`src/inc/lpcs_pkg.sv`:
```
// package for the low-power clock stop sequence
package lpcs_pkg;
  localparam int          ADDR_W       = 24;
  localparam int          FC_W         = 3;
  localparam logic [2:0]  FC_SUP_DATA  = 3'h5;
  localparam logic [23:0] LP_ADDR_RST  = 24'h000000;
  localparam logic [15:0] SW_RST       = 16'h2700;
  localparam logic [15:0] STOP_IMM_RST = 16'h2000;
  localparam logic [2:0]  MASK_LSB     = 3'h0;
  localparam int          MASK_POS     = 8;
  localparam int          SUP_POS      = 13;
  localparam logic [2:0]  CNT_RST      = 3'h0;
  localparam logic [2:0]  CYC_W16      = 3'h3;
  localparam logic [2:0]  CYC_W8       = 3'h4;
  typedef enum logic [2:0] {
    LPCS_RUN   = 3'b000,
    LPCS_WRITE = 3'b001,
    LPCS_STOP  = 3'b010,
    LPCS_ARB   = 3'b011,
    LPCS_SLEEP = 3'b100,
    LPCS_RTE   = 3'b101
  } lpcs_cpu_st_t;
endpackage

```
`src/inc/lpcs_if.sv`:
```
// bus between the processor end and the clock-gating end
`timescale 1ns/1ps
interface lpcs_if;
  logic [23:0] addr_lines;
  logic        rw_n;
  logic [2:0]  func_code;
  logic        bus_cyc;
  logic        bus_req;
  logic        bus_grant;
  logic        bus_off;
  logic        cpu_clk_en;
  logic        irq_req;
  logic [2:0]  irq_level;
  logic        bus8_sel;
  modport cpu (output addr_lines, rw_n, func_code, bus_cyc, bus_grant,
               bus_off, input bus_req, cpu_clk_en, irq_req, irq_level,
               bus8_sel);
  modport gate (input addr_lines, rw_n, func_code, bus_cyc, bus_grant,
                bus_off, output bus_req, cpu_clk_en, irq_req, irq_level,
                bus8_sel);
endinterface

```
`src/lpcs_cpu.sv`:
```
// processor end: low-power routine bus sequence with stoppable clock
`timescale 1ns/1ps
// Behaviour
// - low power only entered from supervisor mode
// - enter from an exception routine
// - partner watches address, direction, function code
// - match needs low address write, code 101
// - partner counts cycles from matching write
// - clock stops after immediate operand read
// - 8-bit bus fetches operand in three cycles
// - no runt clock pulses to processor
// - bus arbitration completes during operand fetch
// - routine first writes zero byte to address
// - halt loads status word, sets interrupt mask
// - exception return resumes normal execution
// - state retained while clock stopped
// - data bus width fixed 8 or 16
// - clock may stop indefinitely
module lpcs_cpu
  import lpcs_pkg::*;
#(
  parameter int ADDR_BITS = ADDR_W,
  parameter int FC_BITS   = FC_W,
  parameter int SW_BITS   = 16
)
(
  input  wire logic                 clk,
  input  wire logic                 arst_n,
  input  wire logic                 ce,
  lpcs_if.cpu                       bus,
  input  wire logic                 enter_req,
  input  wire logic [ADDR_W-1:0]    lp_addr,
  input  wire logic [15:0]          stop_imm,
  output logic [15:0]               status_word,
  output logic                      in_low_power,
  output logic                      done,
  output logic                      refused
);
  import lpcs_pkg::*;

  // bus and status word layout are fixed by the sequence
  if (ADDR_BITS != ADDR_W) begin : g_addr_bits_chk
    $error("address width must equal the bus width");
  end
  if (FC_BITS != FC_W) begin : g_fc_bits_chk
    $error("function code width must equal the bus width");
  end
  if (SW_BITS != 16) begin : g_sw_bits_chk
    $error("status word must be 16 bits");
  end
  if (SUP_POS >= SW_BITS || MASK_POS + 3 > SW_BITS) begin : g_sw_pos_chk
    $error("status word fields out of range");
  end
  // partner counts must cover the write and every operand fetch
  if (CYC_W16 != 3'h3 || CYC_W8 != 3'h4) begin : g_count_chk
    $error("partner cycle counts disagree with fetch lengths");
  end
  if (CNT_RST != 3'h0) begin : g_cnt_rst_chk
    $error("fetch count must start from zero");
  end

  lpcs_cpu_st_t st_reg;
  lpcs_cpu_st_t st_next;
  logic [2:0]   fetch_reg;
  logic [2:0]   fetch_next;
  logic [2:0]   fetch_len;
  logic         last_fetch;
  logic         grant_reg;
  logic         gclk;
  logic         sup_mode;
  logic [2:0]   irq_mask;
  logic         irq_wake;
  logic [15:0]  saved_sw_reg;
  logic [15:0]  sw_next;
  logic         sw_load;
  logic [23:0]  wr_addr_reg;

  // state only moves while the partner lets the clock run
  assign gclk       = ce && bus.cpu_clk_en;
  assign fetch_len  = bus.bus8_sel ? 3'h2 : 3'h1;
  assign last_fetch = st_reg == LPCS_STOP && fetch_reg == fetch_len;
  assign sup_mode   = status_word[SUP_POS];
  assign irq_mask   = status_word[MASK_POS +: 3];
  assign irq_wake   = bus.irq_req && bus.irq_level > irq_mask;

  // sequence: write, immediate fetch, arbitration, sleep, return
  always_comb begin
    st_next    = st_reg;
    fetch_next = fetch_reg;
    unique case (st_reg)
      LPCS_RUN: begin
        if (enter_req && sup_mode) begin
          st_next = LPCS_WRITE;
        end
      end
      LPCS_WRITE: begin
        st_next    = LPCS_STOP;
        fetch_next = CNT_RST;
      end
      LPCS_STOP: begin
        if (last_fetch) begin
          st_next = LPCS_ARB;
        end else begin
          fetch_next = fetch_reg + 3'h1;
        end
      end
      LPCS_ARB: begin
        st_next = LPCS_SLEEP;
      end
      LPCS_SLEEP: begin
        if (irq_wake) begin
          st_next = LPCS_RTE;
        end
      end
      LPCS_RTE: begin
        st_next = LPCS_RUN;
      end
      default: begin
        st_next = LPCS_RUN;
      end
    endcase
  end

  always_ff @(posedge clk or negedge arst_n) begin
    if (!arst_n) begin
      st_reg <= LPCS_RUN;
    end else if (gclk) begin
      st_reg <= st_next;
    end
  end

  always_ff @(posedge clk or negedge arst_n) begin
    if (!arst_n) begin
      fetch_reg <= CNT_RST;
    end else if (gclk) begin
      fetch_reg <= fetch_next;
    end
  end

  // address held for the write even if the input moves
  always_ff @(posedge clk or negedge arst_n) begin
    if (!arst_n) begin
      wr_addr_reg <= LP_ADDR_RST;
    end else if (gclk && st_reg == LPCS_RUN && st_next == LPCS_WRITE) begin
      wr_addr_reg <= lp_addr;
    end
  end

  // halt operand loads the mask, return restores the saved word
  always_comb begin
    sw_load = 1'b0;
    sw_next = status_word;
    if (last_fetch) begin
      sw_load = 1'b1;
      sw_next = stop_imm;
    end else if (st_reg == LPCS_RTE) begin
      sw_load = 1'b1;
      sw_next = saved_sw_reg;
    end
  end

  always_ff @(posedge clk or negedge arst_n) begin
    if (!arst_n) begin
      status_word <= SW_RST;
    end else if (gclk && sw_load) begin
      status_word <= sw_next;
    end
  end

  // word in force when the sequence began, put back on return
  always_ff @(posedge clk or negedge arst_n) begin
    if (!arst_n) begin
      saved_sw_reg <= SW_RST;
    end else if (gclk && st_reg == LPCS_RUN && st_next == LPCS_WRITE) begin
      saved_sw_reg <= status_word;
    end
  end

  // grant follows a request once the sequence has started
  always_ff @(posedge clk or negedge arst_n) begin
    if (!arst_n) begin
      grant_reg <= 1'b0;
    end else if (gclk) begin
      grant_reg <= bus.bus_req && st_reg != LPCS_RUN;
    end
  end

  // write to the chosen address, then supervisor program fetches
  always_comb begin
    bus.addr_lines = '0;
    bus.rw_n       = 1'b1;
    bus.func_code  = FC_SUP_DATA;
    bus.bus_cyc    = 1'b0;
    if (st_reg == LPCS_WRITE) begin
      bus.addr_lines = wr_addr_reg;
      bus.rw_n       = 1'b0;
      bus.bus_cyc    = 1'b1;
    end else if (st_reg == LPCS_STOP) begin
      bus.func_code = 3'h6;
      bus.bus_cyc   = 1'b1;
    end
  end

  assign bus.bus_grant = grant_reg;
  assign bus.bus_off   = grant_reg && st_reg == LPCS_SLEEP;
  assign in_low_power  = st_reg == LPCS_SLEEP;
  assign done          = st_reg == LPCS_RTE && gclk;
  assign refused       = enter_req && st_reg == LPCS_RUN && !sup_mode;
endmodule // lpcs_cpu

```
`src/flat_wrapper.sv`:
```
// flat-port wrapper written by rule: the top's interface ports become plain ports
module lpcs_cpu_flat import lpcs_pkg::*;
#(
  parameter int ADDR_BITS = ADDR_W,
  parameter int FC_BITS   = FC_W,
  parameter int SW_BITS   = 16
)
  (clk, arst_n, ce, enter_req, lp_addr, stop_imm, status_word, in_low_power, done, refused, bus_addr_lines, bus_rw_n, bus_func_code, bus_bus_cyc, bus_bus_grant, bus_bus_off, bus_bus_req, bus_cpu_clk_en, bus_irq_req, bus_irq_level, bus_bus8_sel);
  lpcs_if bus_i ();
  input  wire logic clk;
  input  wire logic arst_n;
  input  wire logic ce;
  input  wire logic enter_req;
  input  wire logic [ADDR_W-1:0] lp_addr;
  input  wire logic [15:0] stop_imm;
  output logic [15:0] status_word;
  output logic in_low_power;
  output logic done;
  output logic refused;
  output wire logic [$bits(bus_i.addr_lines)-1:0] bus_addr_lines;
  output wire logic [$bits(bus_i.rw_n)-1:0] bus_rw_n;
  output wire logic [$bits(bus_i.func_code)-1:0] bus_func_code;
  output wire logic [$bits(bus_i.bus_cyc)-1:0] bus_bus_cyc;
  output wire logic [$bits(bus_i.bus_grant)-1:0] bus_bus_grant;
  output wire logic [$bits(bus_i.bus_off)-1:0] bus_bus_off;
  input wire logic [$bits(bus_i.bus_req)-1:0] bus_bus_req;
  input wire logic [$bits(bus_i.cpu_clk_en)-1:0] bus_cpu_clk_en;
  input wire logic [$bits(bus_i.irq_req)-1:0] bus_irq_req;
  input wire logic [$bits(bus_i.irq_level)-1:0] bus_irq_level;
  input wire logic [$bits(bus_i.bus8_sel)-1:0] bus_bus8_sel;
  assign bus_addr_lines = bus_i.addr_lines;
  assign bus_rw_n = bus_i.rw_n;
  assign bus_func_code = bus_i.func_code;
  assign bus_bus_cyc = bus_i.bus_cyc;
  assign bus_bus_grant = bus_i.bus_grant;
  assign bus_bus_off = bus_i.bus_off;
  assign bus_i.bus_req = bus_bus_req;
  assign bus_i.cpu_clk_en = bus_cpu_clk_en;
  assign bus_i.irq_req = bus_irq_req;
  assign bus_i.irq_level = bus_irq_level;
  assign bus_i.bus8_sel = bus_bus8_sel;
  lpcs_cpu #(.ADDR_BITS(ADDR_BITS), .FC_BITS(FC_BITS), .SW_BITS(SW_BITS)) u_core (.clk(clk), .arst_n(arst_n), .ce(ce), .bus(bus_i), .enter_req(enter_req), .lp_addr(lp_addr), .stop_imm(stop_imm), .status_word(status_word), .in_low_power(in_low_power), .done(done), .refused(refused));
endmodule
```
`config.mk`:
```
export PLATFORM = sky130hd
export DESIGN_NAME = lpcs_cpu_flat
export DESIGN_NICKNAME = d
export VERILOG_FILES = /design/src/inc/lpcs_pkg.sv /design/src/inc/lpcs_if.sv /design/src/lpcs_cpu.sv /design/src/flat_wrapper.sv
export SDC_FILE = /design/constraint.sdc
export NUM_CORES = 1
export LEC_CHECK = 0
export BUFFER_PORTS_ARGS = -buffer_cell sky130_fd_sc_hd__buf_4
export CAP_MARGIN = 20
export CORE_ASPECT_RATIO = 1.4
export CORE_UTILIZATION = 30
export CTS_BUF_LIST = sky130_fd_sc_hd__clkbuf_4 sky130_fd_sc_hd__clkbuf_8
export DETAILED_ROUTE_END_ITERATION = 10
export HOLD_SLACK_MARGIN = 0.06
export PLACE_DENSITY = 0.58
export SLEW_MARGIN = 30
export SYNTH_ARGS = -nofsm -noshare
export SYNTH_HDL_FRONTEND = slang
export SYNTH_SLANG_ARGS = --single-unit
export TNS_END_PERCENT = 5
```
`constraint.sdc`:
```
create_clock -name clk -period 2.3 [get_ports clk]
set_input_delay 0.46 -clock clk [delete_from_list [all_inputs] [get_ports clk]]
set_output_delay 0.46 -clock clk [all_outputs]
set_load 0.05 [all_outputs]
```
==> flow_summary.toml, run 1 <==
[global_routing]
grt_max_degree = 64
grt_pass1_vias = 2248
track_usage = 0.149
gr-total-overflow = 0
antenna_found_initial = 0
grt_pass1_wl_um = 11400

[setup_path]
setup.worst_path.start_class = "flop"
critPathKind = "flop to primary output"
crit_required_ns = 1.84
rrSetupSlack_ns = 0.18
slowest_delay_ns = 0.42
crit_chain = "buf_4 -> nor3b_2 -> buf_6 -> and2_1 -> buf_4"
arrival_ns = 1.73
cp_slowest_cell = "dfrtp_1"
cp_num_buf_inv = 3
path_common_cell = "buf_4"
cp_top_family = "buffers and inverters"
cp_max_fo = 28
cp-end-kind = "primary output"

[cells_and_area]
drive_above_1_share = 0.390
largest_register_ffs = 24
fill_cells = 884
num_antenna_cells = 0
layout_common_cells = "buf_4, dfrtp_1, a22o_1"
fin_nets = 412
final_common_cell = "buf_4"
syn2layout_area_growth_pct = 39.7

[yosys]
synth.net_count = 306
ys_ff_latch = 63
yosys_warnings = 0
yosysUniqueCellTypes = 32
syn_inst = 251
syn_area_mm2 = 0.00283
ys_seq_area_frac = 0.561
avgSynthCellArea_um2 = 11.3

[pwr]
total_power_mw = 5.68
cellLeakagePower_nw = 2.02
powerDensity_mw_per_mm2 = 1440
ir_worst_vdd_mv = 0.525

[die]
die_x_um = 84.1
row_count = 41
initial_core_util = 0.311
ios = 101
fp.coreArea_mm2 = 0.00908
die_h_um = 117
fp.dieArea_mm2 = 0.00982

[clock_tree]
clock_path_buffers = 2
cts_buffers = 9
cts_max_level = 3
cts_num_sinks = 63
cts-root-buf = "clkbuf_8"
cts_tree = "yes"
insertion_delay_ns = 0.34
cts.clk_slew.worst_paths_ns = 0.07

[status]
status = "finished, violations left"
violations = "DRC"

[placed_design]
io_buffers = 99
dp_hpwl_um = 4870
gp_congestion = 0.778

[sta]
drv_slew = 0
rsz0062_at_grt = "no"
fmax_mhz = 457
setup_viol = 0
tightest_slew_ns = 0.812
period_share = 0.951
tns_ns = 0
hold_viol_final = 0
fin_skew_ns = 0.00872
finalWorstPathRequiredPeriod_ns = 2.19
slew_headroom = 0.459

[route]
drt_iter0_drc = 101
via_count = 2256
postRouteAntennaNets = 0
drc = 7
viasPerCell = 4.81
wirelength_um = 7020
drt-pass1-iter-count = 7
wl_per_cell_um = 15.0

[worst_hold_path]
hold_class = "input port to asynchronous set/reset pin"

[flow_run]
timing.max_cap.violations = 0
worst paths after layout:
| kind | to | cells after the start | from |
|---|---|---|---|
| hold reg to reg | u_core.wr_addr_reg[1]$_DFFE_PN0P_ | 1 | u_core.wr_addr_reg[1]$_DFFE_PN0P_ |
| min in group clk | u_core.wr_addr_reg[12]$_DFFE_PN0P_ | 2 | lp_addr[12] |
| hold / removal | u_core.wr_addr_reg[21]$_DFFE_PN0P_ | 1 | arst_n |
| max in group asynchronous | u_core.status_word[1]$_DFFE_PN0P_ | 1 | arst_n |
| setup / recovery | bus_addr_lines[14] | 5 | u_core.st_reg[2]$_DFFE_PN0P_ |
| setup reg to reg | u_core.saved_sw_reg[14]$_DFFE_PN0P_ | 9 | u_core.status_word[9]$_DFFE_PN1P_ |
layer usage:
layer / share of wire / up-vias / track usage / routed length (µm)
li1: - / 1100 / - / -
met1: 0.42 / 1098 / 0.176 / 2940
met2: 0.53 / 47 / 0.259 / 3690
met3: 0.036 / 11 / 0.0323 / 256
met4: 0.020 / 0 / 0.0747 / 138
met5: 0 / - / 0 / 0
Yosys cell counts:
cell / count / area [µm²]
dfrtp_1: 55 / 1380
a22o_1: 39 / 342
and2_1: 27 / 169
nor2_1: 20 / 75.1
a21oi_1: 19 / 95.1
mux2i_1: 16 / 160
buf_2: 11 / 55.1
dfstp_2: 8 / 210
nand2_1: 8 / 30.0
inv_1: 7 / 26.3
o21ai_0: 7 / 35.0
clkbuf_1: 4 / 15.0
ha_1: 4 / 50.1
nand3_1: 4 / 20.0
nor3_1: 2 / 10.0
nor3b_1: 2 / 15.0
o31ai_1: 2 / 15.0
or2_1: 2 / 12.5
a21o_1: 1 / 7.51
a21oi_2: 1 / 8.76
and3_1: 1 / 6.26
and3b_1: 1 / 8.76
buf_4: 1 / 7.51
buf_6: 1 / 11.3
conb_1: 1 / 3.75
nand3b_1: 1 / 7.51
nand4_1: 1 / 6.26
nor2b_1: 1 / 6.26
nor3b_4: 1 / 18.8
o2111ai_1: 1 / 8.76
o211ai_1: 1 / 7.51
o21a_1: 1 / 7.51
worst register-to-register path: cells and delay by family (launching register included):
| family | cells | cell delay, ns |
|---|---|---|
| compound gates | 4 | 0.69 |
| flops | 1 | 0.53 |
| buf+inv | 3 | 0.36 |
| fa+ha+maj | 1 | 0.28 |
| simple gates | 1 | 0.13 |
where the power goes:
group,internal [mW],switching [mW]
clock network,0.471,0.417
logic,1.08,1.68
registers,1.68,0.352
kinds of logic (layout without fill, tap and decap cells):
kind of cell | count (synthesis) | in the layout | synth area share
AO/OA/AOI/OAI | 72 | 72 | 0.186
adder cells (fa/ha/maj) | 4 | 4 | 0.0177
buffers and inverters | 24 | 135 | 0.0407
flip-flops | 63 | 63 | 0.561
multiplexers | 16 | 16 | 0.0566
other | 1 | 1 | 0.00133
AND/OR/NAND/NOR | 71 | 71 | 0.136
through the flow:
step / utilization / instances / hold WS (ns) / setup slack, ns / instance area [µm²]
3_5_place_dp: 0.413 / 452 / 0.483 / -0.0639 / 3750
4_1_cts: 0.435 / 469 / 0.235 / 0.0207 / 3950
3_3_place_gp: 0.410 / 450 / 0.479 / -0.217 / 3720
6_report: 0.435 / 469 / 0.213 / 0.112 / 3950
5_1_grt: 0.435 / 469 / 0.257 / 0.0155 / 3950
2_1_floorplan: - / 251 / 0.164 / -0.0123 / 2830
final cells by class:
type	count	area (µm²)	share of cell area
clock inverter	3	17.5	0.00443
tap	107	134	0.0339
inverter	7	26.3	0.00665
timing repair buffer	112	872	0.221
clock buffer	13	166	0.0421
multi-input combinational	164	1150	0.291
sequential	63	1590	0.402
timing repair:
item                                    in CTS  in global routing
buffers inserted                             1                  0
gates resized for setup                      1                  1
pin swaps                                    1                  0
endpoints found under the setup margin      14                 15
hold buffers                                 0                  0
Power figures use the tool's default switching activity.
==> run 2, diff against run 1 <==
--- a/config.mk
+++ b/config.mk
@@ -7,7 +7,6 @@
 export LEC_CHECK = 0
 export BUFFER_PORTS_ARGS = -buffer_cell sky130_fd_sc_hd__buf_4
 export CAP_MARGIN = 20
-export CORE_ASPECT_RATIO = 1.4
 export CORE_UTILIZATION = 30
 export CTS_BUF_LIST = sky130_fd_sc_hd__clkbuf_4 sky130_fd_sc_hd__clkbuf_8
 export DETAILED_ROUTE_END_ITERATION = 10
==> run 2 against run 1 <==
Effect of this change: the flow now finishes without violations; clock power rose by 5.1%; via count up 0.71%; register-to-register slack got worse by 0.07 ns; combinational power is essentially flat; fmax decreased by 0.20%; total power is 1.2% higher; clock-buffer cell count fell by 2; critical path type is now flop to flop; design area up 1.1%; wire length decreased by 0.46%; largest power group unchanged; clock skew is 0.0011 ns lower.
==> flow_summary.toml, run 2 (synthesis gave the netlist of run 1 again) <==
[status]
status = "finished clean"

[clock_tree]
cts.clk_slew.worst_paths_ns = 0.07
cts_tree = "yes"
clock_path_buffers = 2
cts_buffers = 9
insertion_delay_ns = 0.33
cts_max_level = 3
ctsHoldBuffers = 0
post-cts-setup-buffer-count = 0
cts-root-buf = "clkbuf_8"
cts_num_sinks = 63

[sta]
slew_headroom = 0.464
period_share = 0.953
drv_slew = 0
fin_skew_ns = 0.00766
tightest_slew_ns = 0.803
hold_viol_final = 0
fmax_mhz = 456
tns_ns = 0
rsz0062_at_grt = "no"
setup_viol = 0
finalWorstPathRequiredPeriod_ns = 2.19

[route]
wl_per_cell_um = 14.8
drc = 0
drt_iter0_drc = 51
via_count = 2272
drt-pass1-iter-count = 6
wirelength_um = 6990
viasPerCell = 4.80
postRouteAntennaNets = 0

[global_routing]
met3_usage = 0.0426
grt_pass1_wl_um = 11200
grt_max_degree = 64
track_usage = 0.149
gr-total-overflow = 0
grt.met1_usage = 0.191
antenna_found_initial = 0
grt_most_used_layer = "met2"
grt_use_met2 = 0.231
grt_pass1_vias = 2283

[placed_design]
place_inst = 457
gp_congestion = 0.721
io_buffers = 99
dp_hpwl_um = 4770
placed_cell_area_mm2 = 0.00379

[cells_and_area]
fin_area_mm2 = 0.00399
final_common_cell = "buf_4"
instances_no_fill = 473
drive_above_1_share = 0.392
fin_nets = 412
num_antenna_cells = 0
largest_register_ffs = 24
syn2layout_area_growth_pct = 41.2
layout_common_cells = "buf_4, dfrtp_1, a22o_1"

[setup_path]
critPathKind = "flop to flop"
cp-end-kind = "flop"
crit_required_ns = 2.52
arrival_ns = 2.41
cp_max_fo = 19
setup.worst_path.start_class = "flop"

[worst_hold_path]
hold_class = "input port to asynchronous set/reset pin"

[pwr]
powerDensity_mw_per_mm2 = 1440
cellLeakagePower_nw = 2.04
ir_worst_vdd_mv = 0.618

[die]
die_h_um = 99.1
row_count = 35
fp.coreArea_mm2 = 0.00920
die_x_um = 99.1
ios = 101
initial_core_util = 0.307
fp.dieArea_mm2 = 0.00982

[flow_run]
timing.max_cap.violations = 0
-- run 2: cell count changes in the layout (fill, tap and decap cells not counted) --
cell and change:
o2111ai_4 +1, buf_6 -1, o2111ai_2 -1, clkbuf_8 -2
or2_2 +1, buf_8 -2, clkinvlp_4 -1, clkinv_2 +2
or2_1 -1, bufinv_16 +1, buf_16 +2, buf_4 +1
-- run 2: stage by stage --
step	util	power [mW]	hold slack (ns)	worst slack [ns]
after floorplan	-	3.92	0.164	-0.0123
after CTS	0.433	5.82	0.229	0.0768
after global placement	0.406	4.76	0.481	-0.220
after global routing	0.434	6.11	0.263	0.00320
final	0.434	5.75	0.200	0.108
after detailed placement	0.412	4.84	0.483	-0.0225
-- run 2: worst paths after layout --
path                                                     from  cells after the start  slack [ns]                                  to
min                                                    arst_n                      1        0.20   u_core.status_word[2]$_DFFE_PN0P_
max reg2reg                 u_core.status_word[9]$_DFFE_PN1P_                      9        0.11   u_core.wr_addr_reg[1]$_DFFE_PN0P_
max                         u_core.status_word[9]$_DFFE_PN1P_                      9        0.11   u_core.wr_addr_reg[1]$_DFFE_PN0P_
min reg2reg                u_core.wr_addr_reg[13]$_DFFE_PN0P_                      1        0.50  u_core.wr_addr_reg[13]$_DFFE_PN0P_
max in group asynchronous                              arst_n                      1        1.55     u_core.fetch_reg[2]$_DFFE_PN0P_
min in group clk                                  lp_addr[10]                      2        0.34  u_core.wr_addr_reg[10]$_DFFE_PN0P_
-- run 2: what timing repair did --
action / in CTS / in global routing
gates resized for setup: 1 / 1
gates cloned: 0 / 0
setup endpoints to repair: 19 / 12
endpoints found under the hold margin: 0 / 0
pin swaps: 0 / 1
-- run 2: routing by layer --
metal	vias up	part of all wire
met5	-	0
met4	0	0.016
met3	10	0.054
met2	53	0.47
met1	1107	0.46
li1	1102	-
-- run 2: final cells by class --
| cell class | count | area (µm²) |
|---|---|---|
| fill | 903 | 5200 |
| sequential | 63 | 1590 |
| multi-input combinational | 164 | 1160 |
| timing repair buffer | 112 | 893 |
| clock buffer | 11 | 139 |
| tap | 111 | 139 |
| clock inverter | 5 | 50.0 |
| inverter | 7 | 26.3 |
-- run 2: critical path, stage by stage (launching register included) --
cell and delay (ns):
dfstp_2 0.53, inv_1 0.05, ha_1 0.28, nor2b_1 0.14, o21a_1 0.19, o2111ai_4 0.22
a21oi_4 0.14, buf_16 0.18, buf_16 0.16, a22o_1 0.18
-- run 2: report_power, final --
group | internal (mW) | leakage (nW) | switching (mW)
combinational | 1.08 | 1.14 | 1.68
clock | 0.517 | 0.104 | 0.415
sequential | 1.68 | 0.791 | 0.368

______

Retype only the stretch of lines above starting at the one with "nand3b_1: 1 / 7.51" and stopping at the one with "buffers and inverters | 24 | 135 | 0.0407", exactly as written, with both kept.

#### [EXERCISE SOLUTION]
nand3b_1: 1 / 7.51
nand4_1: 1 / 6.26
nor2b_1: 1 / 6.26
nor3b_4: 1 / 18.8
o2111ai_1: 1 / 8.76
o211ai_1: 1 / 7.51
o21a_1: 1 / 7.51
worst register-to-register path: cells and delay by family (launching register included):
| family | cells | cell delay, ns |
|---|---|---|
| compound gates | 4 | 0.69 |
| flops | 1 | 0.53 |
| buf+inv | 3 | 0.36 |
| fa+ha+maj | 1 | 0.28 |
| simple gates | 1 | 0.13 |
where the power goes:
group,internal [mW],switching [mW]
clock network,0.471,0.417
logic,1.08,1.68
registers,1.68,0.352
kinds of logic (layout without fill, tap and decap cells):
kind of cell | count (synthesis) | in the layout | synth area share
AO/OA/AOI/OAI | 72 | 72 | 0.186
adder cells (fa/ha/maj) | 4 | 4 | 0.0177
buffers and inverters | 24 | 135 | 0.0407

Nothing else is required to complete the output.